On December 28, the king traveled to France, where he met the envoys of the barons before Louis IX at Amiens on January 23, 1264. In his arbitration award, the Mise of Amiens, the French king this time firmly rejected the Provisions and awarded Henry the right to appoint his ministers according to his will. Supported by his wife and the pope, Henry had seemingly won a clear victory over Montfort.

The Second War of the Barons

No sooner had Louis IX's decision become known than Montfort gave the signal for rebellion. The king returned to England on February 14, opening the second civil war during his reign. He remained characteristically passive until the end of Lent in early April. After initial successes by the king's supporters, the Battle of Lewes occurred on May 14. Within hours, Montfort defeated the king's numerically superior army. The following day, King Gilbert de Clare, who had fled to the monastery of Lewes, surrendered and accepted Montfort's rule, while his son Edward was held hostage.

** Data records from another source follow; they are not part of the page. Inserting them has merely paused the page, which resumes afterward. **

--- src/rtl/ddr2_port_arbiter.sv ---
// rtl/ddr2_port_arbiter.sv - two-port round-robin arbiter in front of a DDR2 controller
module ddr2_port_arbiter #(
    parameter int ADDR_W  = 26,
    parameter int DATA_W  = 64,
    parameter int TIMEOUT = 1023
) (
    input  logic              clk,
    input  logic              rst_n,
    input  logic              p0_req,
    input  logic              p0_we,
    input  logic [ADDR_W-1:0] p0_addr,
    input  logic [DATA_W-1:0] p0_wdata,
    output logic              p0_ack,
    output logic              p0_err,
    output logic [DATA_W-1:0] p0_rdata,
    input  logic              p1_req,
    input  logic              p1_we,
    input  logic [ADDR_W-1:0] p1_addr,
    input  logic [DATA_W-1:0] p1_wdata,
    output logic              p1_ack,
    output logic              p1_err,
    output logic [DATA_W-1:0] p1_rdata,
    output logic [ADDR_W-1:0] m_addr,
    output logic [DATA_W-1:0] m_data_in,
    input  logic [DATA_W-1:0] m_data_out,
    output logic              m_rd_req,
    output logic              m_wr_req,
    input  logic              m_rdy
);

    localparam logic [1:0] S_IDLE  = 2'd0;
    localparam logic [1:0] S_ISSUE = 2'd1;
    localparam logic [1:0] S_WAIT  = 2'd2;
    localparam logic [1:0] S_DONE  = 2'd3;

    // The counter holds the number of WAIT cycles already spent, so the
    // abort fires on the cycle where the TIMEOUT-th WAIT cycle is sampled.
    localparam int              CNT_W    = $clog2(TIMEOUT + 1);
    localparam logic [CNT_W-1:0] CNT_LAST = CNT_W'(TIMEOUT - 1);

    logic [1:0]        state;
    logic              grant;
    logic              last_served;
    logic              we_r;
    logic [CNT_W-1:0]  wait_cnt;

    logic              pick;
    logic              sel_we;
    logic [ADDR_W-1:0] sel_addr;
    logic [DATA_W-1:0] sel_wdata;

    // Round-robin choice: a lone requester wins, a tie goes to the port not served last
    always_comb begin
        if (p0_req && p1_req) begin
            pick = ~last_served;
        end else begin
            pick = p1_req;
        end
        sel_we    = pick ? p1_we    : p0_we;
        sel_addr  = pick ? p1_addr  : p0_addr;
        sel_wdata = pick ? p1_wdata : p0_wdata;
    end

    // Transaction sequencing: grant, command pulse, completion wait and response pulse
    always_ff @(posedge clk or negedge rst_n) begin
        if (!rst_n) begin
            state       <= S_IDLE;
            grant       <= 1'b0;
            last_served <= 1'b1;
            we_r        <= 1'b0;
            wait_cnt    <= '0;
            m_rd_req    <= 1'b0;
            m_wr_req    <= 1'b0;
            m_addr      <= '0;
            m_data_in   <= '0;
            p0_ack      <= 1'b0;
            p1_ack      <= 1'b0;
            p0_err      <= 1'b0;
            p1_err      <= 1'b0;
        end else begin
            m_rd_req <= 1'b0;
            m_wr_req <= 1'b0;
            p0_ack   <= 1'b0;
            p1_ack   <= 1'b0;
            p0_err   <= 1'b0;
            p1_err   <= 1'b0;
            case (state)
                S_IDLE: begin
                    if (p0_req || p1_req) begin
                        grant     <= pick;
                        we_r      <= sel_we;
                        m_addr    <= sel_addr;
                        m_data_in <= sel_wdata;
                        m_rd_req  <= ~sel_we;
                        m_wr_req  <= sel_we;
                        state     <= S_ISSUE;
                    end
                end
                S_ISSUE: begin
                    wait_cnt <= '0;
                    state    <= S_WAIT;
                end
                S_WAIT: begin
                    // m_rdy is checked first so it wins over a simultaneous timeout
                    if (m_rdy) begin
                        p0_ack      <= ~grant;
                        p1_ack      <= grant;
                        last_served <= grant;
                        state       <= S_DONE;
                    end else if (wait_cnt == CNT_LAST) begin
                        p0_err      <= ~grant;
                        p1_err      <= grant;
                        last_served <= grant;
                        state       <= S_DONE;
                    end else begin
                        wait_cnt <= wait_cnt + 1'b1;
                    end
                end
                S_DONE: begin
                    // One dead cycle so a req still held during its ack is not re-granted
                    state <= S_IDLE;
                end
                default: begin
                    state <= S_IDLE;
                end
            endcase
        end
    end

    // Read-data capture for the granted port; writes and aborts leave rdata untouched
    always_ff @(posedge clk or negedge rst_n) begin
        if (!rst_n) begin
            p0_rdata <= '0;
            p1_rdata <= '0;
        end else if (state == S_WAIT && m_rdy && !we_r) begin
            if (grant) begin
                p1_rdata <= m_data_out;
            end else begin
                p0_rdata <= m_data_out;
            end
        end
    end

endmodule
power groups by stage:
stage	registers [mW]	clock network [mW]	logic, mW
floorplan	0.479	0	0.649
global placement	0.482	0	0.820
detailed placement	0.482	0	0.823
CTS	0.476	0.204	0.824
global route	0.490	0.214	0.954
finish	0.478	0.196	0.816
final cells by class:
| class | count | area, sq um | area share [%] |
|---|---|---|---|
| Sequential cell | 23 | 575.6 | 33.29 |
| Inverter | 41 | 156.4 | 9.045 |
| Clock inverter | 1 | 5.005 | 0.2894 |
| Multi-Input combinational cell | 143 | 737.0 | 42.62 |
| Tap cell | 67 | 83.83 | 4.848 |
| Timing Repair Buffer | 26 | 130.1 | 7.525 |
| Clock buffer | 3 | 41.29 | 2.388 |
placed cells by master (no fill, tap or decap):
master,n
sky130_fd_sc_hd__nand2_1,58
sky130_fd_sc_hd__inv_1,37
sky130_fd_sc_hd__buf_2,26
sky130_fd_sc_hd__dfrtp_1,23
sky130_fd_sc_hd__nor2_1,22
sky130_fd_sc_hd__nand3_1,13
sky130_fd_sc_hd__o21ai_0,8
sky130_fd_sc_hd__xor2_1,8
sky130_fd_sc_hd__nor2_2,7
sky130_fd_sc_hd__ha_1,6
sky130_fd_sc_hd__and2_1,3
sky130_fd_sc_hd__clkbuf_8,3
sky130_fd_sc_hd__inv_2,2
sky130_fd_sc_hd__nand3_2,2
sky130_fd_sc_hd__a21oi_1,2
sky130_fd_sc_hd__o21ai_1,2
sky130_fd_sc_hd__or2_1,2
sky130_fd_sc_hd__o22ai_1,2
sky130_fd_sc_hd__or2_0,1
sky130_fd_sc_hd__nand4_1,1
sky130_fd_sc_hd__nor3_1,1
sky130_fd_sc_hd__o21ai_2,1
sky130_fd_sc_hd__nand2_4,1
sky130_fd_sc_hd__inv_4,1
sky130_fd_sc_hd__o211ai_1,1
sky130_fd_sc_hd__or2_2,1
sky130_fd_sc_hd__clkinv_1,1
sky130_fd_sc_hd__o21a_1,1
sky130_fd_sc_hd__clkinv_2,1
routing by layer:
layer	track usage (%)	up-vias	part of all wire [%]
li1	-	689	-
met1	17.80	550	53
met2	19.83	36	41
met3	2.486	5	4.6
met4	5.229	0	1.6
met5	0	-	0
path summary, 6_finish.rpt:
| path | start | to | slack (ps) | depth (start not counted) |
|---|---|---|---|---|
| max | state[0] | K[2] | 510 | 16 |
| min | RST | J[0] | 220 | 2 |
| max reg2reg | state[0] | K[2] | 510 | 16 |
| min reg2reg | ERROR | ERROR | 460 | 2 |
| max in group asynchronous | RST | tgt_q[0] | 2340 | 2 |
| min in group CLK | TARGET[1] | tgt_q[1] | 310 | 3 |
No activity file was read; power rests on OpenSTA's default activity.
## config.mk

```make
export PLATFORM = sky130hd
export DESIGN_NAME = send_unscript_cmd
export DESIGN_NICKNAME = d
export VERILOG_FILES = /design/src/rtl/unscript_pkg.sv /design/src/rtl/unscript_arbiter.sv /design/src/rtl/send_unscript_cmd.sv
export SDC_FILE = /design/constraint.sdc
export NUM_CORES = 1
export LEC_CHECK = 0
export ABC_AREA = 1
export BUFFER_PORTS_ARGS = -buffer_cell sky130_fd_sc_hd__buf_2
export CAP_MARGIN = 20
export CELL_PAD_IN_SITES_DETAIL_PLACEMENT = 1
export CELL_PAD_IN_SITES_GLOBAL_PLACEMENT = 1
export CORE_ASPECT_RATIO = 1.75
export CORE_MARGIN = 1
export CORE_UTILIZATION = 48
export DETAILED_ROUTE_END_ITERATION = 10
export PLACE_DENSITY_LB_ADDON = 0.1
export SLEW_MARGIN = 0
export SYNTH_ARGS = -nofsm -noshare
export SYNTH_HDL_FRONTEND = slang
export SYNTH_SLANG_ARGS = --single-unit
```

## constraint.sdc

```tcl
create_clock -name uart_clk -period 3.33 [get_ports uart_clk]
set_input_delay 0.666 -clock uart_clk [delete_from_list [all_inputs] [get_ports uart_clk]]
set_output_delay 0.666 -clock uart_clk [all_outputs]
set_load 0.02 [all_outputs]
```

## src/rtl/unscript_pkg.sv

```systemverilog
// Shared frame format for the unscripted command link (tx side and feedback receiver).
// Latency: n/a (constants, types and a pure function only).
// Backpressure: n/a.
package unscript_pkg;

    localparam logic [1:0] TAG_FEEDBACK = 2'b01;
    localparam logic [1:0] TAG_OP       = 2'b10;
    localparam logic [1:0] TAG_POLL     = 2'b11;

    localparam logic [2:0] OP_UP       = 3'd0;
    localparam logic [2:0] OP_DOWN     = 3'd1;
    localparam logic [2:0] OP_LEFT     = 3'd2;
    localparam logic [2:0] OP_RIGHT    = 3'd3;
    localparam logic [2:0] OP_GET      = 3'd4;
    localparam logic [2:0] OP_PUT      = 3'd5;
    localparam logic [2:0] OP_INTERACT = 3'd6;
    localparam logic [2:0] OP_THROW    = 3'd7;

    typedef enum logic [1:0] {
        ST_IDLE = 2'd0,
        ST_LOAD = 2'd1,
        ST_SEND = 2'd2,
        ST_GAP  = 2'd3
    } state_t;

    // One command byte: upper three bits are always zero.
    function automatic logic [7:0] build_frame(input logic [2:0] opcode, input logic [1:0] tag);
        return {3'b000, opcode, tag};
    endfunction

endpackage

```

## src/rtl/unscript_arbiter.sv

```systemverilog
// Picks the next frame: lowest pending opcode first, status poll only when no opcode pends.
// Latency: purely combinational.
// Backpressure: none; caller decides when the grant is taken.
module unscript_arbiter
    import unscript_pkg::*;
(
    input  logic [7:0] pending,
    input  logic       poll_req,
    output logic       grant,
    output logic [2:0] opcode,
    output logic       is_poll
);

    // Scan from the top so the lowest set index is the last one written.
    always_comb begin
        grant   = 1'b0;
        opcode  = 3'b000;
        is_poll = 1'b0;
        for (int i = 7; i >= 0; i--) begin
            if (pending[i]) begin
                grant  = 1'b1;
                opcode = 3'(i);
            end
        end
        if (!grant && poll_req) begin
            grant   = 1'b1;
            is_poll = 1'b1;
        end
    end

endmodule

```

## src/rtl/send_unscript_cmd.sv

```systemverilog
// Turns operation button levels and idle timeouts into one-byte UART command frames.
// Latency: op_req rise sampled at edge N -> send_valid registered at edge N+2 when idle and enabled.
// Backpressure: frame and send_valid hold while tx_ready is low; new requests collect as pending bits.
module send_unscript_cmd
    import unscript_pkg::*;
#(
    parameter int REPEAT_CYCLES = 2_000_000,
    parameter int POLL_CYCLES   = 500_000,
    parameter int GAP_CYCLES    = 1_000,
    parameter int NUM_OPS       = 8
) (
    input  logic               uart_clk,
    input  logic               rst,
    input  logic [NUM_OPS-1:0] op_req,
    input  logic               enable,
    input  logic               tx_ready,
    output logic [7:0]         data_send,
    output logic               send_valid,
    output logic               busy,
    output logic [3:0]         cmd_leds
);

    localparam int RW = $clog2(REPEAT_CYCLES) + 1;
    localparam int PW = $clog2(POLL_CYCLES) + 1;
    localparam int GW = $clog2(GAP_CYCLES) + 1;
    localparam logic [RW-1:0] REP_LAST  = RW'(REPEAT_CYCLES - 1);
    localparam logic [PW-1:0] POLL_LAST = PW'(POLL_CYCLES - 1);
    localparam logic [GW-1:0] GAP_LAST  = GW'(GAP_CYCLES - 1);

    state_t             state, state_nx;
    logic [NUM_OPS-1:0] pending, prev_req, rise, rep_set, clr;
    logic [RW-1:0]      rep_cnt;
    logic [PW-1:0]      poll_cnt;
    logic [GW-1:0]      gap_cnt;
    logic [2:0]         last_op, sel_op, arb_op;
    logic               last_vld, sel_poll, arb_poll, grant;
    logic               poll_req, take, accept, poll_inc;
    logic               rep_restart, rep_run, rep_hit;

    unscript_arbiter u_arb (
        .pending  (pending),
        .poll_req (poll_req),
        .grant    (grant),
        .opcode   (arb_op),
        .is_poll  (arb_poll)
    );

    assign rise     = op_req & ~prev_req;
    assign poll_req = (poll_cnt == POLL_LAST);
    assign take     = (state == ST_IDLE) && enable && grant;
    assign accept   = (state == ST_SEND) && send_valid && tx_ready;
    assign poll_inc = (state == ST_IDLE) && (pending == '0) && enable && !poll_req;
    assign busy     = (state != ST_IDLE);

    // The repeat timer follows the last sent opcode; a new opcode restarts it.
    assign rep_restart = accept && !sel_poll && (!last_vld || (sel_op != last_op));
    assign rep_run     = last_vld && op_req[last_op];
    assign rep_hit     = !rep_restart && rep_run && (rep_cnt == REP_LAST);
    assign rep_set     = rep_hit ? (NUM_OPS'(1) << last_op) : '0;
    assign clr         = ((state == ST_LOAD) && !sel_poll) ? (NUM_OPS'(1) << sel_op) : '0;

    // Next-state decision for the frame sequencer.
    always_comb begin
        state_nx = state;
        case (state)
            ST_IDLE: if (take) state_nx = ST_LOAD;
            ST_LOAD: state_nx = ST_SEND;
            ST_SEND: if (accept) state_nx = ST_GAP;
            ST_GAP:  if (gap_cnt == GAP_LAST) state_nx = ST_IDLE;
            default: state_nx = ST_IDLE;
        endcase
    end

    // Sequencer state register.
    always_ff @(posedge uart_clk) begin
        if (rst) state <= ST_IDLE;
        else     state <= state_nx;
    end

    // Edge capture and per-opcode pending flags; the LOAD clear beats a same-cycle set.
    always_ff @(posedge uart_clk) begin
        if (rst) begin
            prev_req <= '0;
            pending  <= '0;
        end else begin
            prev_req <= op_req;
            pending  <= (pending | rise | rep_set) & ~clr;
        end
    end

    // Winner latch, frame register, handshake and LED update.
    always_ff @(posedge uart_clk) begin
        if (rst) begin
            sel_op     <= 3'b000;
            sel_poll   <= 1'b0;
            data_send  <= 8'h00;
            send_valid <= 1'b0;
            cmd_leds   <= 4'b0000;
        end else begin
            if (take) begin
                sel_op   <= arb_op;
                sel_poll <= arb_poll;
            end
            if (state == ST_LOAD) begin
                data_send  <= build_frame(sel_op, sel_poll ? TAG_POLL : TAG_OP);
                send_valid <= 1'b1;
            end
            if (accept) begin
                send_valid <= 1'b0;
                cmd_leds   <= sel_poll ? 4'b0000 : {1'b1, sel_op};
            end
        end
    end

    // Poll idle timer, inter-frame gap timer and hold-repeat timer.
    always_ff @(posedge uart_clk) begin
        if (rst) begin
            poll_cnt <= '0;
            gap_cnt  <= '0;
            rep_cnt  <= '0;
            last_op  <= 3'b000;
            last_vld <= 1'b0;
        end else begin
            if (accept)        poll_cnt <= '0;
            else if (poll_inc) poll_cnt <= poll_cnt + 1'b1;

            if (accept)                gap_cnt <= '0;
            else if (state == ST_GAP)  gap_cnt <= gap_cnt + 1'b1;

            if (rep_restart) begin
                rep_cnt  <= '0;
                last_op  <= sel_op;
                last_vld <= 1'b1;
            end else if (rep_run) begin
                rep_cnt <= rep_hit ? '0 : rep_cnt + 1'b1;
            end else begin
                rep_cnt <= '0;
            end
        end
    end

endmodule

```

Thus the rule passed completely to Montfort, the king was completely eliminated. Officially, a nine-member Council of State ruled, but this and the dignitaries of the court state were appointed by Montfort. The king was left with dignity and a certain comfort, but humiliatingly he had to approve Montfort's actions and took refuge in his religiosity. Queen Eleanor, who had remained in France, secured for him the rule of Gascony. Montfort, however, failed to gain general recognition for his rule. His convening of De Montfort's Parliament in early 1265, with its new representation of knights and burghers, showed that he could rely on only a handful of magnates. Over the next few months, he lost more supporters. He fell out with Gilbert de Clare, who moved to opposition and facilitated Lord Edward's escape in late May. To put down the rebellion, Montfort moved to the Welsh Marches, where he was surrounded by supporters of the king and Lord Edward. On August 4, the Battle of Evesham took place, in which Montfort fell. Henry, who was in his retinue, got caught in the middle of the battle and was wounded by his own supporters, who did not recognize him, before he was recognized and saved by Roger of Leybourne.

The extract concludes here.